The Center for Public Health Genomics is focused on the application of NextGen sequencing (NGS) on issues of public health importance. In particular, its aims are to develop methods to:
- Enhance the detection, diagnosis and tracking of bacterial, viral and fungal disease outbreaks.
- Improve the detection of drug-resistant variants and identification of new agents of disease.
- Enable the characterization and differentiation of organisms at a level not possible with existing technologies.
- Develop screening and confirmatory tests for genetic disorders of newborns that would not be possible with established methods.
- Provide the rapid monitoring and response to public health emergencies that only an on-site, dedicated facility can provide.
- Provide essential expertise for validation of consumer point-of-service genetic testing, proficiency testing and regulation of NGS laboratory testing.
Associated Researchers
Michele Caggana, ScD, FACMG
Deputy Director, Division of Genetics
We focus on understanding how human genetic variation influences disease susceptibility, morbidity and outcome by studying the relationships between gene variants and environmental factors.
Alexander T. Ciota, PhD
Director, Arbovirus Laboratory
We study arbovirus adaptation and vector-virus interactions, focusing on West Nile virus and Culex mosquitoes. Areas of interest include mutant swarm dynamics, mechanisms of adaptation, microbial interactions and vectorial capacity.
Christina Egan, PhD
Chief, Biodefense and Mycology Laboratories
We focus on the development and validation of assays to detect pathogens and toxins associated with bioterrorism or food-borne disease. We utilize methods such as real-time PCR, whole genome sequencing, and mass spectrometry for rapid detection of agents.
Vincent Escuyer, PhD
Director, Mycobacteriology Laboratory
We are interested in the mechanisms underlying resistance of M. tuberculosis to major TB drugs and in the development and validation of molecular assays involving whole genome sequencing for rapid detection of drug resistant tuberculosis.
Todd Gray, PhD
Molecular Genetics of Mycobacteria
We use innovative molecular genomic approaches to address fundamental questions of mycobacterial biology. Our findings shed new light on the evolution and function of mycobacterial genomes, accelerating tuberculosis research.
Bruce J. Herron, PhD
Mammalian Genomics
We utilize an array of mammalian genomic tools to discover genetic modifiers that influence multifactorial diseases.
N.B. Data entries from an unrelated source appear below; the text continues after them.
Context: an optimization exercise on an open-source flow, tuned for small area and a short achievable clock period. The choices shown serve that exercise and are no tape-out recipe.
Only simulation tests tie the RTL to the original design; equivalence was not proved.
No activity file was given, so power comes from the tool's default toggle rates.

12-13:
Design hfp8_codec, start of the top module:
module hfp8_codec (
    input  wire         clk,
    input  wire         rst,         
    input  wire         in_valid,
    input  wire         mode,        
    input  wire [2:0]   ebits,
    input  wire [7:0]   ebias,
    input  wire [31:0]  maxpos,      
    input  wire [127:0] din,
    output wire         out_valid,
    output wire         err,
    output wire [127:0] dout
);
clock: 12.0 ns
lec_check: 0
abc_area: 1
cap_margin: 20
core_margin: 2
core_utilization: 50
slew_margin: 20
standard.sh (not shown) runs the stock make flow with config.mk's settings and CLKGATE_MAP_FILE= SYNTH_SCRIPT=/design/flow/synth_recipe.tcl, a recipe that flattens the netlist after the stock synthesis.
==> flow/flow/run.sh <==
#!/bin/bash
set -euo pipefail
bash standard.sh SETUP_SLACK_MARGIN=8.3 \
    "BUFFER_PORTS_ARGS=-buffer_cell sky130_fd_sc_hd__buf_1" \
    "CTS_ARGS=-sink_clustering_enable -repair_clock_nets -dont_use_dummy_load" \
    finish > standard_flow.log 2>&1
Input-level comparison between 01-16 and 12-13:
-- flow/flow/run.sh --
<<< 12-13, line 3
bash standard.sh SETUP_SLACK_MARGIN=8.3 \
>>> 01-16, line 3
bash standard.sh SETUP_SLACK_MARGIN=8.5 \
==> comparison <==
Diff 12-13 -> 01-16: count of non-filler cells in the finished layout higher, setup slack moved up, maximum frequency increased by 4.3% relative to the old numbers, met1 track demand over resource in global routing now sits higher, routed wire length shows an increase of 2.3%.
Signed area change from the synthesized netlist to the final layout: 01-16 > 12-13

* * *

== try-cedar ==
The RTL this note starts from:
==> flow/design.v <==
module hfp8_enc_pre (
    input  wire [30:0] a,         
    input  wire [6:0]  ebias,     
    output wire [8:0]  s1,        
    output wire [7:0]  top,       
    output wire        lo         
);
    wire [7:0] e   = a[30:23];
    wire       hid = |e;
    assign s1  = {1'b0, e} + {2'b00, ebias} + 9'd1;
    assign top = hid ? {1'b1, a[22:16]} : a[22:15];
    assign lo  = (|a[14:0]) | (hid & a[15]);
endmodule
module hfp8_enc_lane (
    input  wire [8:0]  s1,        
    input  wire [7:0]  top,       
    input  wire        lo,        
    input  wire [2:0]  ebits,     
    input  wire [2:0]  r,         
    input  wire [6:0]  hm,        
    output wire [6:0]  qp,        
    output wire        up,        
    output wire        ovf,       
    output wire        inexact    
);
    wire        e_ge1  = s1[8] | (s1[7] & (|s1[6:0]));       
    wire        normal = s1[8] | (s1[7] & (|s1[6:1]));       
    wire        zero   = !s1[8] && !s1[7] && ((s1[6:3] != 4'hF) || (s1[2:0] <= ebits));
    assign      ovf    = s1[8] | (s1[7] & (|(s1[6:0] & hm)));
    wire [2:0]  u  = e_ge1 ? r : (ebits - s1[2:0]);
    wire [13:0] y  = normal ? {s1[6:0], top[6:0]} : {6'd0, top};
    wire [20:0] w  = {y, 7'd0} >> u;
    wire [6:0]  n      = zero ? 7'd0 : w[14:8];
    wire        guard  = !zero && w[7];
    wire        sticky = lo || (zero ? (|top) : (|w[6:0]));
    assign qp      = n;
    assign up      = guard & (sticky | n[0]);
    assign inexact = guard | sticky;
endmodule
module hfp8_dec_lane (
    input  wire        sign,
    input  wire [11:0] al,
    input  wire [6:0]  nb,       
    output wire [14:0] f
);
    wire [5:0]  E  = al[11:6];
    wire [5:0]  mt = al[5:0];
    wire        ez = (E == 6'd0);
    reg [2:0] lz;
    always @(*) begin
        casez (mt)
            6'b1?????: lz = 3'd0;
            6'b01????: lz = 3'd1;
            6'b001???: lz = 3'd2;
            6'b0001??: lz = 3'd3;
            6'b00001?: lz = 3'd4;
            6'b000001: lz = 3'd5;
            default:   lz = 3'd6;
        endcase
    end
    wire       sub_norm = ({4'd0, lz} < nb);         
    wire [7:0] exp_n    = {2'b0, E} + {1'b0, nb};
    wire [7:0] exp_s    = sub_norm ? ({1'b0, nb} - {5'd0, lz}) : 8'd0;
    wire [3:0] sh_s     = sub_norm ? ({1'b0, lz} + 4'd1) : nb[3:0];
    wire [5:0] fr_s     = mt << sh_s;
    wire       zero = ez && (mt == 6'd0);
    wire [7:0] expo = ez ? exp_s : exp_n;
    wire [5:0] fr   = ez ? fr_s : mt;
    assign f = zero ? {sign, 14'd0} : {sign, expo, fr};
endmodule
module hfp8_codec (
    input  wire         clk,
    input  wire         rst,         
    input  wire         in_valid,
    input  wire         mode,        
    input  wire [2:0]   ebits,
    input  wire [7:0]   ebias,
    input  wire [31:0]  maxpos,      
    input  wire [127:0] din,
    output wire         out_valid,
    output wire         err,
    output wire [127:0] dout
);
    genvar i;
    wire [94:0] pre;             
    wire [39:0] dcodes = {din[31:0], 8'd0};
    generate
        for (i = 0; i < 5; i = i + 1) begin : s1pre
            wire [31:0] x = (i == 4) ? maxpos : din[32*i +: 32];
            wire [8:0]  s1;
            wire [7:0]  top;
            wire        lo;
            hfp8_enc_pre u_pre (.a(x[30:0]), .ebias(ebias[6:0]), .s1(s1), .top(top), .lo(lo));
            if (i == 4) begin : m
                assign pre[19*i +: 19] = {x[31], s1, top, lo};
            end else begin : l
                wire [9:0] dc = dcodes[39 - 10*i -: 10];
                assign pre[19*i +: 19] = mode ? {dc[9], s1, dc[8:0]} : {x[31], s1, top, lo};
            end
        end
    endgenerate
    reg         s1_valid;
    reg         s1_mode;
    reg [2:0]   s1_ebits;
    reg [7:0]   s1_ebias;
    reg [2:0]   p_r;         
    reg [6:0]   p_hm;        
    reg [5:0]   p_rh;        
    reg [94:0]  s1_x;
    always @(posedge clk) begin
        if (rst)
            s1_valid <= 1'b0;
        else
            s1_valid <= in_valid;
        s1_mode  <= mode;
        s1_ebits <= ebits;
        s1_ebias <= ebias;
        p_r      <= ebits - 3'd1;
        p_hm     <= 7'h7F << ebits;
        p_rh     <= 6'd1 << (ebits - 3'd1);
        s1_x     <= pre;
    end
    wire [31:0] s1_codes = {s1_x[18], s1_x[8:0], s1_x[37], s1_x[27:19],
                            s1_x[56], s1_x[46:38], s1_x[75], s1_x[65]};
    wire [6:0] mq;
    wire       mup, movf, minexact;
    hfp8_enc_lane u_encm (
        .s1(s1_x[93:85]), .top(s1_x[84:77]), .lo(s1_x[76]),
        .ebits(s1_ebits), .r(p_r), .hm(p_hm),
        .qp(mq), .up(mup), .ovf(movf), .inexact(minexact)
    );
    wire perr = (s1_ebits == 3'd0) || (s1_ebits == 3'd7) || (s1_ebias == 8'd0) || s1_ebias[7]
             || (!s1_mode && (s1_x[94] || ((s1_x[84:77] == 8'd0) && !s1_x[76])));
    wire [51:0] s2_d;        
    generate
        for (i = 0; i < 4; i = i + 1) begin : s2lane
            wire [18:0] x = s1_x[19*i +: 19];
            wire [6:0]  qp;
            wire        up, ovf;
            hfp8_enc_lane u_enc (
                .s1(x[17:9]), .top(x[8:1]), .lo(x[0]),
                .ebits(s1_ebits), .r(p_r), .hm(p_hm),
                .qp(qp), .up(up), .ovf(ovf), .inexact()
            );
            wire [7:0] c = s1_codes[8*i +: 8];
            reg [11:0] al;
            integer k;
            always @(*) begin
                al = 12'd0;
                for (k = 0; k < 6; k = k + 1)
                    al = al | (({5'd0, c[6:0]} << k) & {12{p_rh[k]}});
            end
            assign s2_d[13*i +: 13] = s1_mode ? {c[7], al} : {x[18], qp, up, ovf, 3'b000};
        end
    endgenerate
    reg         s2_valid;
    reg         s2_mode;
    reg         s2_perr;
    reg         s2_movf;
    reg         s2_minexact;
    reg [6:0]   s2_nb;       
    reg [6:0]   s2_mq;
    reg         s2_mup;
    reg [51:0]  s2_lane;
    always @(posedge clk) begin
        if (rst)
            s2_valid <= 1'b0;
        else
            s2_valid <= s1_valid;
        s2_mode     <= s1_mode;
        s2_perr     <= perr;
        s2_movf     <= movf;
        s2_minexact <= minexact;
        s2_nb       <= ~s1_ebias[6:0];
        s2_mq       <= mq;
        s2_mup      <= mup;
        s2_lane     <= s2_d;
    end
    wire param_err = s2_perr || (!s2_mode && (s2_movf || ((s2_mq == 7'h7F) && s2_minexact)));
    wire [6:0]  mq1 = s2_mq + 7'd1;
    wire [6:0]  cm  = s2_mup ? mq1 : s2_mq;
    wire [31:0] codes;
    wire [59:0] dec;
    generate
        for (i = 0; i < 4; i = i + 1) begin : s3lane
            wire [12:0] l   = s2_lane[13*i +: 13];
            wire [6:0]  qp  = l[11:5];
            wire        up  = l[4];
            wire        ovf = l[3];
            wire [6:0]  q   = qp + {6'd0, up};
            wire [7:0]  d   = {1'b0, qp} - {1'b0, s2_mq};
            wire        ge  = !d[7];
            wire        gt  = ge && (d[6:0] != 7'd0);
            wire        gt1 = ge && (d[6:1] != 6'd0);
            wire        sel = ovf || ((up == s2_mup) ? gt : up ? ge : gt1);
            assign codes[8*i +: 8] = {l[12], sel ? cm : q};
            hfp8_dec_lane u_dec (.sign(l[12]), .al(l[11:0]), .nb(s2_nb), .f(dec[15*i +: 15]));
        end
    endgenerate
    reg          s3_valid;
    reg          s3_err;
    reg [31:0]   s3_lo;      
    reg [44:0]   s3_hi;      
    always @(posedge clk) begin
        if (rst)
            s3_valid <= 1'b0;
        else
            s3_valid <= s2_valid;
        s3_err <= param_err;
        s3_lo  <= param_err ? 32'd0 : s2_mode ? {dec[14:0], 17'd0} : codes;
        s3_hi  <= (s2_mode && !param_err) ? dec[59:15] : 45'd0;
    end
    assign out_valid = s3_valid;
    assign err       = s3_err;
    assign dout      = {s3_hi[44:30], 17'd0, s3_hi[29:15], 17'd0, s3_hi[14:0], 17'd0, s3_lo};
endmodule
These susceptibility loci are targets for diagnosis and treatment of similar disorders in humans.
Denise M. Kay, PhD
Newborn Screening Program
We use targeted and genome-wide approaches to identify and characterize mutations/genes involved in diseases affecting children, including conditions screened by the NYS newborn screening program and birth defects.
Pascal Lapierre, PhD
Bioinformatics and Statistics Core
My specific area of expertise within the Bioinformatics Core is bacterial genomics, evolution and phylogeny.
Kimberlee A. Musser, PhD
Clinical Director, Wadsworth Center David Axelrod Institute
We develop molecular diagnostic assays and reference testing for the detection and characterization of pathogenic bacteria and mycobacteria and to predict antibiotic resistance using real-time PCR and whole genome sequencing.
Kirsten St. George, PhD
Chief, Laboratory of Viral Diseases
We develop viral detection and characterization assays and investigate new molecular chemistries and platforms. Research includes rhinovirus infection in transplant recipients, drug-resistant influenza and adenovirus evolution.
Joseph T. Wade, PhD
Microbial Gene Expression
We study gene regulation in bacteria, with a focus on genome-scale approaches. We are interested in regulation of transcription, the function of non-coding RNAs, and leaderless translation initiation.
Keith M. Derbyshire, PhD
Associate Director for Research and Technology
We study mycobacteria and use molecular genetic approaches to investigate: global gene expression, at both transcriptional and translational levels; the mechanism of distributive conjugal transfer; and synthetic genetic interactions.